“Where is thy God? Why art thou cast down, O my soul? And why art thou disquieted within me? Hope thou in God” (Psalm 42:10-11).
Depression is one of the most common illnesses in modern society. In the general population of Canada and the United States, approximately one out of five people will suffer from depression in their lifetime. Yet, it is an illness that is under-diagnosed and greatly stigmatized in our society. For believers especially, it poses special problems and warrants special consideration.
From the outset, it must be recognized that all disease, mental or physical, is an aberration from God’s original design for mankind, entering our individual lives only after the Fall. Living with sinful natures in a fallen world, we are prone to a host of illnesses and frailties. Sickness and suffering were never meant to be a part of normal human experience.
Clinical depression is a medical illness not unlike other illnesses such as diabetes, asthma, or hypertension. It differs, however, in that it greatly affects a person’s ability to engage in the activities of life and in relationships. Furthermore, it is critical that depression be distinguished from sadness. Sadness is one facet in a spectrum of emotions occurring in the course of everyday living. Although a major or clinical depression may include sadness or melancholy, it encompasses a lot more. A prolonged (two week or more) period of loss of interest or pleasure in usual activities in conjunction with various other symptoms is necessary for a diagnosis of depression. These symptoms may include some, but not necessarily all, of the following: loss of appetite, weight and sleep changes, physical agitation or slowing down, loss of attention and concentration, difficulty making decisions, loss of self esteem, feelings of guilt and preoccupation with thoughts of death or suicide. Also, it is important to note that depression may not necessarily be related to a “triggering” stressful event but that its onset may occur in a slow, subtle manner.

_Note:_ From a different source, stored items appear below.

$ cat src/rtl/bit_deser_byte_shift.sv
// MSB-first byte assembler: 7 stored bits plus the live bit form the byte,
// a 3-bit counter marks the 8th bit and reports partially received bytes.
module bit_deser_byte_shift
  import bit_deser_pkg::*;
(
  input  logic              clk,
  input  logic              rst,
  input  logic              clr,
  input  logic              shift_en,
  input  logic              bit_in,
  output logic [BYTE_W-1:0] byte_c,
  output logic              byte_stb_c,
  output logic              pending_c
);

  logic [BYTE_W-2:0]    sr_q;
  logic [BIT_CNT_W-1:0] cnt_q;

  always_ff @(posedge clk) begin
    if (rst) begin
      sr_q  <= '0;
      cnt_q <= '0;
    end else if (clr) begin
      sr_q  <= '0;
      cnt_q <= '0;
    end else if (shift_en) begin
      sr_q  <= byte_c[BYTE_W-2:0];
      cnt_q <= cnt_q + BIT_CNT_W'(1);
    end
  end

  assign byte_c     = {sr_q, bit_in};
  assign byte_stb_c = shift_en && (cnt_q == BIT_CNT_W'(BYTE_W - 1));
  assign pending_c  = (cnt_q != '0);

endmodule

Many believers with depression do not recognize that they are depressed and struggle on in despair for long periods of time, accepting their condition as a normal component of life and feeling helpless to change it. Although they may seem to function adequately at work or at home, they feel miserable and trapped in a life that can seem void of meaning. They may even attend all the assembly meetings and appear to live an outwardly “normal” life.

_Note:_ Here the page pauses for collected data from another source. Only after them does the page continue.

### src/rtl/hazard_unit.sv
// hazard_unit: pipeline hazard controller for the 5-stage ARM core.
// Tracks in-flight destination registers in a 3-entry scoreboard (EX, MEM, WB),
// drives stall/flush controls and ID-stage operand forwarding selects, and
// keeps a saturating count of stall cycles.
// Build option: define HAZARD_FORWARDING_EN to enable operand forwarding
// (only load-use stalls); leave it undefined to stall on every dependency.
module hazard_unit #(
  parameter int REG_W       = 4,
  parameter int STALL_CNT_W = 16
) (
  input  logic                   clk,
  input  logic                   reset,
  input  logic                   id_valid,
  input  logic [REG_W-1:0]       id_rn,
  input  logic [REG_W-1:0]       id_rm,
  input  logic [REG_W-1:0]       id_rd,
  input  logic                   id_use_rn,
  input  logic                   id_use_rm,
  input  logic                   id_use_rd,
  input  logic                   id_reg_write,
  input  logic                   id_mem_to_reg,
  input  logic                   id_pc_src,
  output logic                   pc_enable,
  output logic                   if_id_enable,
  output logic                   if_id_flush,
  output logic                   nop_select,
  output logic [1:0]             fwd_a_sel,
  output logic [1:0]             fwd_b_sel,
  output logic [1:0]             fwd_c_sel,
  output logic [STALL_CNT_W-1:0] stall_count
);

  localparam logic [REG_W-1:0] PC_REG = REG_W'(15);

  // Scoreboard entries. Only EX keeps the load flag: a MEM or WB producer can
  // always be forwarded, whether its value came from the ALU or from memory.
  logic             ex_valid, ex_reg_write, ex_mem_to_reg;
  logic [REG_W-1:0] ex_rd;
  logic             mem_valid, mem_reg_write;
  logic [REG_W-1:0] mem_rd;
  logic             wb_valid, wb_reg_write;
  logic [REG_W-1:0] wb_rd;

  // Per-operand match vectors, bit 0 = Rn (A), bit 1 = Rm (B), bit 2 = Rd (C)
  logic [2:0] match_ex, match_mem, match_wb;
  logic       stall;
  logic [1:0] sel_a, sel_b, sel_c;

  // A source only matters if it is read, is not the PC, and the stage writes it
  function automatic logic src_hit(input logic v, input logic w,
                                   input logic [REG_W-1:0] rd,
                                   input logic [REG_W-1:0] r,
                                   input logic use_r);
    return v & w & (rd == r) & (r != PC_REG) & use_r;
  endfunction

  // Youngest producer wins; a load still in EX cannot be forwarded yet
  function automatic logic [1:0] pick_src(input logic hit_ex, input logic hit_mem,
                                          input logic hit_wb, input logic ex_load);
    if (hit_ex)       return ex_load ? 2'b00 : 2'b01;
    else if (hit_mem) return 2'b10;
    else if (hit_wb)  return 2'b11;
    else              return 2'b00;
  endfunction

  // Compare the ID operands against every scoreboard stage
  always_comb begin
    match_ex  = {3{id_valid}} &
                {src_hit(ex_valid, ex_reg_write, ex_rd, id_rd, id_use_rd),
                 src_hit(ex_valid, ex_reg_write, ex_rd, id_rm, id_use_rm),
                 src_hit(ex_valid, ex_reg_write, ex_rd, id_rn, id_use_rn)};
    match_mem = {3{id_valid}} &
                {src_hit(mem_valid, mem_reg_write, mem_rd, id_rd, id_use_rd),
                 src_hit(mem_valid, mem_reg_write, mem_rd, id_rm, id_use_rm),
                 src_hit(mem_valid, mem_reg_write, mem_rd, id_rn, id_use_rn)};
    match_wb  = {3{id_valid}} &
                {src_hit(wb_valid, wb_reg_write, wb_rd, id_rd, id_use_rd),
                 src_hit(wb_valid, wb_reg_write, wb_rd, id_rm, id_use_rm),
                 src_hit(wb_valid, wb_reg_write, wb_rd, id_rn, id_use_rn)};
  end

`ifdef HAZARD_FORWARDING_EN
  // Forwarding build: only a load feeding the very next instruction stalls
  always_comb begin
    stall = (|match_ex) & ex_mem_to_reg;
    sel_a = pick_src(match_ex[0], match_mem[0], match_wb[0], ex_mem_to_reg);
    sel_b = pick_src(match_ex[1], match_mem[1], match_wb[1], ex_mem_to_reg);
    sel_c = pick_src(match_ex[2], match_mem[2], match_wb[2], ex_mem_to_reg);
  end
`else
  // The load flag is irrelevant when every dependency waits for write-back
  logic unused_ex_load;
  assign unused_ex_load = ex_mem_to_reg;

  // No forwarding: hold ID until every producer of a used source has retired
  always_comb begin
    stall = |{match_ex, match_mem, match_wb};
    sel_a = 2'b00;
    sel_b = 2'b00;
    sel_c = 2'b00;
  end
`endif

  // Pipeline control outputs; reset forces the free-running, no-forward state
  always_comb begin
    pc_enable    = reset | ~stall;
    if_id_enable = reset | ~stall;
    nop_select   = ~reset & stall;
    if_id_flush  = ~reset & ~stall & id_valid & id_pc_src;
    fwd_a_sel    = reset ? 2'b00 : sel_a;
    fwd_b_sel    = reset ? 2'b00 : sel_b;
    fwd_c_sel    = reset ? 2'b00 : sel_c;
  end

  // Advance the scoreboard; a stalled or empty ID slot enters EX as a bubble
  always_ff @(posedge clk or posedge reset) begin
    if (reset) begin
      ex_valid      <= 1'b0;
      ex_rd         <= '0;
      ex_reg_write  <= 1'b0;
      ex_mem_to_reg <= 1'b0;
      mem_valid     <= 1'b0;
      mem_rd        <= '0;
      mem_reg_write <= 1'b0;
      wb_valid      <= 1'b0;
      wb_rd         <= '0;
      wb_reg_write  <= 1'b0;
    end else begin
      wb_valid      <= mem_valid;
      wb_rd         <= mem_rd;
      wb_reg_write  <= mem_reg_write;
      mem_valid     <= ex_valid;
      mem_rd        <= ex_rd;
      mem_reg_write <= ex_reg_write;
      if (id_valid && !stall) begin
        ex_valid      <= 1'b1;
        ex_rd         <= id_rd;
        ex_reg_write  <= id_reg_write;
        ex_mem_to_reg <= id_mem_to_reg;
      end else begin
        ex_valid      <= 1'b0;
        ex_rd         <= '0;
        ex_reg_write  <= 1'b0;
        ex_mem_to_reg <= 1'b0;
      end
    end
  end

  // Saturating stall-cycle counter
  always_ff @(posedge clk or posedge reset) begin
    if (reset) begin
      stall_count <= '0;
    end else if (stall && (stall_count != '1)) begin
      stall_count <= stall_count + STALL_CNT_W'(1);
    end
  end

endmodule

### config.mk
export PLATFORM = sky130hd
export DESIGN_NAME = hazard_unit
export DESIGN_NICKNAME = d
export VERILOG_FILES = /design/src/rtl/hazard_unit.sv
export SDC_FILE = /design/constraint.sdc
export NUM_CORES = 1
export LEC_CHECK = 0
export ABC_AREA = 1
export CORE_MARGIN = 8
export CORE_UTILIZATION = 50
export DETAILED_ROUTE_END_ITERATION = 8
export PLACE_DENSITY_LB_ADDON = 0.3
export REMOVE_ABC_BUFFERS = 1
export SETUP_SLACK_MARGIN = 0.4
export SLEW_MARGIN = 20
export SYNTH_ARGS = -nofsm -noshare
export SYNTH_HDL_FRONTEND = slang
export SYNTH_SLANG_ARGS = --single-unit
### constraint.sdc
create_clock -name clk -period 2.3 [get_ports clk]
set_input_delay 0.345 -clock clk [delete_from_list [all_inputs] [get_ports clk]]
set_output_delay 0.345 -clock clk [all_outputs]
set_load 0.01 [all_outputs]
==> impl_metrics.yaml, run 1 <==
timing:
  finalHoldViolations: 0
  min_period_ps: 2140
  max_freq_mhz: 466
  setup_tns_ps: 0
  drv_slew: 0
  fin_skew_ps: 1.65
  finalCritPeriodShare: 0.933
  rsz0062_at_grt: "yes"
  finalSetupViolations: 0
  worst_slack_ps: 155
synthesis:
  ys_seq_area_frac: 0.373
  avgSynthCellArea_um2: 6.91
  yosys_warnings: 0
  ys_types: 25
  syn-cell-area_um2: 2280
  synth_top_area_share: 0.373
  synth_top_cell_by_area: "dfrtp_1"
  synth_area_leaders: "dfrtp_1 (37%), nand2_1 (21%), xor2_1 (7.3%), inv_1 (7.1%), nor2_1 (5.4%)"
  syn_inst: 330
  synth-seq-cells: 34
clock_tree:
  cts_tree: "yes"
  holdBufCountCts: 0
  cts_sinks: 34
  clockBufferDepth: 2
  clkTransAtPathRegs_ps: 60
  cts_root_buf: "clkbuf_8"
  cts_buffers: 5
  clkLatencyLatePin_ps: 280
  htree_levels: 2
global_routing:
  globalRouteOverflowTotal: 0
  grt_max_degree: 35
  grt_pass1_wl_um: 10300
  grt_pass1_vias: 2245
  antenna_found_initial: 0
  grtUsageTotal: 0.173
power_and_ir_drop:
  internal-power_w: 0.00102
  power_frac_seq: 0.476
  worst_ir_drop_vdd_mv: 0.573
  power_w: 0.00143
  power_density_nw_per_um2: 479
  p_switching_w: 0.000411
  leakagePower_nw: 1.59
  power_frac_comb: 0.213
  clkPwrFrac: 0.312
  p_sw_frac: 0.287
floorplan:
  die_w_um: 83.5
  core_um2: 4380
  io-pin-count: 47
  die-height_um: 83.5
  row_count: 24
  start_util: 0.520
  die-area_um2: 6980
routing:
  avgViaCountPerCell: 5.08
  drt_wl_total_um: 5920
  drtIter0Drc: 104
  wire_per_inst_um: 13.3
  drtAntennaViolNets: 0
  drc_errors: 0
  dr.pass1.iters: 4
  num_vias: 2264
worst_setup_path:
  crit_arrival_ps: 1800
  max_stage_delay_ps: 280
  cp_cell_sequence: "dlygate4sd2_1 > buf_4 > o21ai_0 > nor2_1 > nand2_1 > nand2_1 > a21oi_2 > nand3_4 > nand2_4 > nand2_2 > nor2_1 > buf_2"
  worstSetupPathType: "primary input to output pin"
  end_kind: "output pin"
  startpoint_type: "primary input"
  cp_max_fo: 5
  crit_path_top_delay_cell: "dlygate4sd2_1"
  required_ps: 1960
run_status:
  status: "completed"
place:
  portBuffers: 39
  dp.cells: 427
  gp_routability_congestion: 0.958
  place_hpwl_um: 4230
  dp_slack_ps: -461
run:
  drv_cap: 0
final_layout:
  layout_commonest_cell: "nand2_1"
  nets: 414
  synthToLayoutAreaGrowth_pct: 31.0
  drive_gt1_frac: 0.142
  final_cells: 446
  mostFrequentLayoutCells: "nand2_1 (121), inv_1 (39), nor2_1 (31)"
worst_hold_path:
  worstHoldPathType: "flip-flop to flip-flop"
-- power by group through the flow --
stage          Combinational [W]  Clock [W]  Sequential [W]
2_1_floorplan           0.000140          0        0.000690
3_3_place_gp            0.000285          0        0.000688
3_5_place_dp            0.000291          0        0.000690
4_1_cts                 0.000297   0.000461        0.000679
5_1_grt                 0.000342   0.000495        0.000689
6_report                0.000304   0.000446        0.000681
-- final timing paths --
check	from	endpoint	slack (ps)	cells past startpoint
max reg2reg	ex_rd[2]	stall_count[0]	420	11
min reg2reg	ex_valid	mem_valid	370	0
min	ex_valid	mem_valid	370	0
max in group asynchronous	reset	mem_rd[3]	1400	3
min in group asynchronous	reset	wb_rd[0]	570	3
max	id_rn[2]	if_id_flush	160	12
-- synth_stat cells, drive strengths merged --
cell	count
nand2	126
inv	43
dfrtp	34
nor2	33
nand3	19
xor2	19
nand4	18
buf	12
nor3	7
xnor2	7
a21oi	5
o21ai	3
conb	1
ha	1
nor4	1
or2	1
-- registers in the layout, summed over array words and instances (netlist names) --
signal,cells
wb_rd,4
mem_rd,4
ex_reg_write,1
stall_count,16
wb_reg_write,1
mem_reg_write,1
ex_valid,1
ex_rd,4
wb_valid,1
mem_valid,1
-- per-stage QoR --
step / cell area [um^2] / hold WS (ps) / util
floorplan: 2220 / 354 / -
global placement: 2770 / 359 / 0.632
detailed placement: 2770 / 360 / 0.632
CTS: 2910 / 372 / 0.664
global route: 2990 / 385 / 0.681
finish: 2990 / 374 / 0.682
-- repair_timing --
action / in CTS / in global routing
setup endpoints to repair: 20 / 20
gates cloned: 1 / 0
resized for setup: 39 / 13
pin swaps: 7 / 11
buffers inserted: 5 / 4
-- kinds of logic after synthesis --
| kind of cell | count (synthesis) | share of synthesized area |
|---|---|---|
| XOR/XNOR | 26 | 0.0998 |
| adder cells (fa/ha/maj) | 1 | 0.00548 |
| AND/OR/NAND/NOR | 205 | 0.394 |
| AO/OA/AOI/OAI | 8 | 0.0192 |
| flip-flops | 34 | 0.373 |
| buffers and inverters | 55 | 0.106 |
| other | 1 | 0.00164 |
-- critical path, delay by kind of cell --
kind / cells / cell delay (ps)
AOI/OAI and AO/OA: 2 / 330
buffers and inverters: 3 / 560
and+or+nand+nor: 7 / 550
-- layout make-up --
| cell class | count | area [um^2] |
|---|---|---|
| fill | 392 | 1400 |
| multi-input combinational | 247 | 1260 |
| sequential | 34 | 857 |
| timing repair buffer | 61 | 548 |
| inverter | 43 | 161 |
| clock buffer | 7 | 86.3 |
| tap | 52 | 65.1 |
| clock inverter | 1 | 5.00 |
| antenna | 1 | 2.50 |
-- per-layer routing --
metal	track usage	part of all wire	vias to the layer above	wire length, um
met5	0	0	-	0
met4	0.0785	0.018	0	106
met3	0.0537	0.067	10	396
met2	0.283	0.49	81	2890
met1	0.203	0.43	1043	2520
li1	-	-	1130	-
Note: power is estimated with default switching activity, not from simulation.
==> run 2: changes to the inputs <==
--- a/config.mk
+++ b/config.mk
@@ -5,9 +5,9 @@
 export SDC_FILE = /design/constraint.sdc
 export NUM_CORES = 1
 export LEC_CHECK = 0
-export ABC_AREA = 1
+export ABC_AREA = 0
 export CORE_MARGIN = 8
-export CORE_UTILIZATION = 50
+export CORE_UTILIZATION = 49
 export DETAILED_ROUTE_END_ITERATION = 8
 export PLACE_DENSITY_LB_ADDON = 0.3
 export REMOVE_ABC_BUFFERS = 1
==> impl_metrics.yaml, run 2 <==
clock_tree:
  cts_sinks: 34
  htree_levels: 2
  cts_buffers: 5
  clkLatencyLatePin_ps: 280
  clkTransAtPathRegs_ps: 70
  cts_tree: "yes"
  cts_root_buf: "clkbuf_8"
  holdBufCountCts: 0
  clockBufferDepth: 2
worst_setup_path:
  crit_path_top_delay_cell: "dfrtp_2"
  crit_arrival_ps: 2060
  cp_max_fo: 3
  cp_cell_sequence: "xnor2_2 > nand4_1 > o22ai_1 > o211ai_1 > and3_1 > buf_4 > and2_4 > and3_4 > buf_6"
  end_kind: "output pin"
  startpoint_type: "flip-flop"
  required_ps: 1960
  worstSetupPathType: "flip-flop to output pin"
  max_stage_delay_ps: 460
synthesis:
  synth_ff_type: "dfrtp_1"
  ys_types: 27
  synth-seq-cells: 34
  yosys_warnings: 0
  synth_most_common_cell: "xnor2_1"
  syn_inst: 180
  synth_edf_count: 0
  async_flop_share: 1.00
  avgSynthCellArea_um2: 10.4
  synth_area_leaders: "dfrtp_1 (46%), xnor2_1 (18%), xor2_1 (6.1%), nand3_1 (4.0%), nand4_1 (4.0%)"
  ys_seq_area_frac: 0.455
  synth_commonest_cells: "xnor2_1 (38), dfrtp_1 (34), nand3_1 (15)"
  synth_top_cell_by_area: "dfrtp_1"
  syn-cell-area_um2: 1870
  synth_top_area_share: 0.455
place:
  gp_routability_congestion: 0.962
  portBuffers: 39
  place_hpwl_um: 3560
global_routing:
  grt_max_degree: 23
  busiest_layer: "met2"
  globalRouteOverflowTotal: 0
  grt_use_met3: 0.0553
  grtUsageTotal: 0.181
  gr-usage-met2: 0.312
  antenna_found_initial: 0
  grt_pass1_wl_um: 8830
  use_met1: 0.204
  grt_pass1_vias: 1760
floorplan:
  die-height_um: 77.7
  io-pin-count: 47
  core_um2: 3660
  start_util: 0.510
  die-area_um2: 6040
  die_w_um: 77.7
  row_count: 22
timing:
  worst_slack_ps: -101
  finalHoldViolations: 0
  drv_slew: 0
  fin_skew_ps: 8.09
  finalCritPeriodShare: 1.04
  rsz0062_at_grt: "yes"
  max_freq_mhz: 416
  finalSetupViolations: 4
  min_period_ps: 2400
  setup_tns_ps: -317
run_status:
  status: "complete, but fails checks"
  violations: "negative setup slack"
routing:
  drt_wl_total_um: 5300
  drc_errors: 0
  dr.pass1.iters: 4
  avgViaCountPerCell: 5.56
  wire_per_inst_um: 18.8
  drtIter0Drc: 101
  num_vias: 1569
  drtAntennaViolNets: 0
final_layout:
  mostFrequentLayoutCells: "xnor2_1 (31), dfrtp_1 (27), clkdlybuf4s50_1 (23)"
  largest_register_ffs: 16
  seq_area_um2: 860
  final_util: 0.742
  num_antenna_cells: 0
  largest_register: "stall_count"
  layout_commonest_cell: "xnor2_1"
  multiInputGateArea_um2: 1190
  fillCellCount: 251
  synthToLayoutAreaGrowth_pct: 45.3
  nets: 256
  drive_gt1_frac: 0.291
run:
  drv_cap: 0
power_and_ir_drop:
  leakagePower_nw: 1.17
  power_density_nw_per_um2: 502
  worst_ir_drop_vdd_mv: 0.457
  power_w: 0.00136
worst_hold_path:
  worstHoldPathType: "flip-flop to flip-flop"
[run 2: cell types whose count changed in the layout (fill, tap and decap cells not counted), moves of 5 or more]
| cell | delta |
|---|---|
| nor3_4 | +6 |
| nand4_1 | -5 |
| xnor2_1 | +24 |
| nor3_1 | -6 |
| nand2_1 | -111 |
| nor2_1 | -30 |
| xor2_1 | -5 |
| buf_4 | -8 |
| inv_1 | -38 |
| and3_1 | +10 |
| xnor2_2 | +7 |
[run 2: final cells by class]
class                      instances  area share
clock inverter                     2     0.00369
sequential                        34       0.317
tap                               48      0.0221
timing repair buffer              54       0.194
inverter                           1     0.00138
multi-input combinational        138       0.437
clock buffer                       5      0.0253
[run 2: routing by layer]
metal  routed length (um)  vias up  share of wire
met5                    0        -              0
met4                  131        0          0.025
met3                  303       13          0.057
met2                 2730       58           0.52
met1                 2130      775           0.40
li1                     -      723              -
[run 2: worst paths after layout]
kind,startpoint,end,slack (ps),cells after the start
max,wb_rd[2],if_id_flush,-100,9
min,mem_valid,wb_valid,420,0
max reg2reg,wb_rd[2],stall_count[11],10,9
min reg2reg,mem_valid,wb_valid,420,0
max in group asynchronous,reset,wb_rd[3],1520,3
min in group asynchronous,reset,stall_count[2],480,3
[run 2: logic make-up after synthesis]
family / after synthesis / synth area share
AOI/OAI and AO/OA: 3 / 0.0107
xor gates and xnor gates: 51 / 0.239
adders and majority gates: 1 / 0.00670
buffers and inverters: 13 / 0.0489
DFF: 34 / 0.455
muxes: 1 / 0.00603
other: 1 / 0.00201
and+or+nand+nor: 76 / 0.231
[run 2: through the flow]
step                cells  setup slack, ps  hold slack, ps  area, um^2
finish                282             -101             418        2720
global placement      268             -702             412        2310
CTS                   281             -129             424        2660
global route          282             -219             445        2720
floorplan             173              194             373        1800
detailed placement    268             -701             408        2310
[run 2: where the power goes]
group          total (W)  switching [W]  internal [W]  leakage (nW)
registers       0.000684      0.0000503      0.000634         0.441
clock network   0.000407       0.000204      0.000203        0.0438
logic           0.000273       0.000122      0.000151         0.681
total            0.00136       0.000377      0.000988          1.17
[run 2: what timing repair did]
action	CTS	global route
setup buffers	6	1
setup endpoints to repair	21	25
pin swaps	27	7
gates cloned	0	0
gates resized for setup	78	15
[run 2: worst max-delay path, delay by kind of cell, from the launching register on]
kind                   cells  cell delay, ps
buffers and inverters      2             250
XOR/XNOR                   1             150
AND/OR/NAND/NOR            4             620
AO/OA/AOI/OAI              2             310
flip-flops                 1             460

Depression has a tremendous impact on Christian testimony. For the depressed believer, the burden of maintaining a positive Christian testimony in spite of these symptoms can be overwhelming and only intensifies the depression, especially feelings of guilt, worthlessness, and hopelessness. The suffering believer realizes the “joy” that is meant to be a central feature of Christian living is unattainable in his depressed condition. This causes him to feel that he presents a flawed testimony to the world. Under such circumstances, it is not unusual for the believer to attribute his depressed feelings to spiritual deficiencies. This may actually intensify and prolong his depression and cause him to examine every aspect of his life for spiritual failure.

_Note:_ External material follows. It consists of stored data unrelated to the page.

**config.mk**
```make
export PLATFORM = sky130hd
export DESIGN_NAME = sensor_ctrl
export DESIGN_NICKNAME = d
export VERILOG_FILES = /design/src/rtl/sctrl_pkg.sv /design/src/rtl/sctrl_buf.sv /design/src/rtl/sensor_ctrl.sv
export SDC_FILE = /design/constraint.sdc
export NUM_CORES = 2
export LEC_CHECK = 0
export BUFFER_PORTS_ARGS = -buffer_cell sky130_fd_sc_hd__buf_2
export CAP_MARGIN = 20
export CORE_UTILIZATION = 63
export CTS_CLUSTER_SIZE = 28
export DETAILED_ROUTE_END_ITERATION = 7
export HOLD_SLACK_MARGIN = 0.08
export MAX_ROUTING_LAYER = met4
export PLACE_DENSITY = 0.86
export SYNTH_ARGS = -nofsm -noshare
export SYNTH_HDL_FRONTEND = slang
export SYNTH_SLANG_ARGS = --single-unit
```
**constraint.sdc**
```tcl
create_clock -name clk -period 5.2 [get_ports clk]
set_input_delay 0.26 -clock clk [delete_from_list [all_inputs] [get_ports clk]]
set_output_delay 0.26 -clock clk [all_outputs]
set_load 0.03 [all_outputs]
```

Today, a depressed believer who understands the true nature of depression may be relieved to know that he can reach out to God for help. In our reading, the Psalmist is in despair. In fact, in this Psalm and the one following, the refrain of despair appears three times. His thoughts are turned inward and he feels abandoned. But in the midst of it all there is that determination to continue to hope in God. The depressed believer can learn from this passage the necessity of reframing the focus from questioning God about his misery to understanding that God is still present and cares despite his depressed condition. It may not necessarily cause the depression to lift but it will shed a ray of light into the deep hopelessness and despair associated with it.
We, as fellow believers, can also be used by God to help. All too often, we aggravate the situation by trying to give a “pep talk” or other unsolicited advice to a depressed believer. This, however, can be very intimidating because it reinforces a common societal view that depression is a character flaw or weakness. It is important to understand that, despite seeming so withdrawn, a depressed believer is yearning to return to a sense of vitality but feels so helpless in his depressed condition. No depressed person wants to be in that state – his sense of helplessness is a symptom of the depression. A more helpful suggestion would be to try to understand and empathize with what the suffering believer is going through. This may take considerable time and patience due to his tendency to withdraw from those who are close to him. The depressed believer often is incorrectly convinced that nobody loves him or cares for him. In this case, just “being there” for this loved one and accepting him unconditionally can be so vitally important.
Depression can resolve spontaneously but its course can be greatly modified by diagnosis and treatment. Encouraging this person to seek treatment from a medical professional may be the most important step to recovery. Most people with major depression are treated effectively by family doctors as outpatients and usually do not need referral to psychiatrists. If appropriate, medications may be of benefit. Also, therapies are available which focus on changing the patterns of thinking associated with depression.
In summary, depression is a medical illness that has special implications for the believer. Believers are not “immune” to this disorder and may require medical treatment or counseling as much as any individual in the general population. While going through a depression, a believer may not feel that God is near but the Word of God in many places states the fact that He truly cares and does play a vital role in recovery. “Casting all your care upon Him; for He careth for you” (1 Pet 5:7).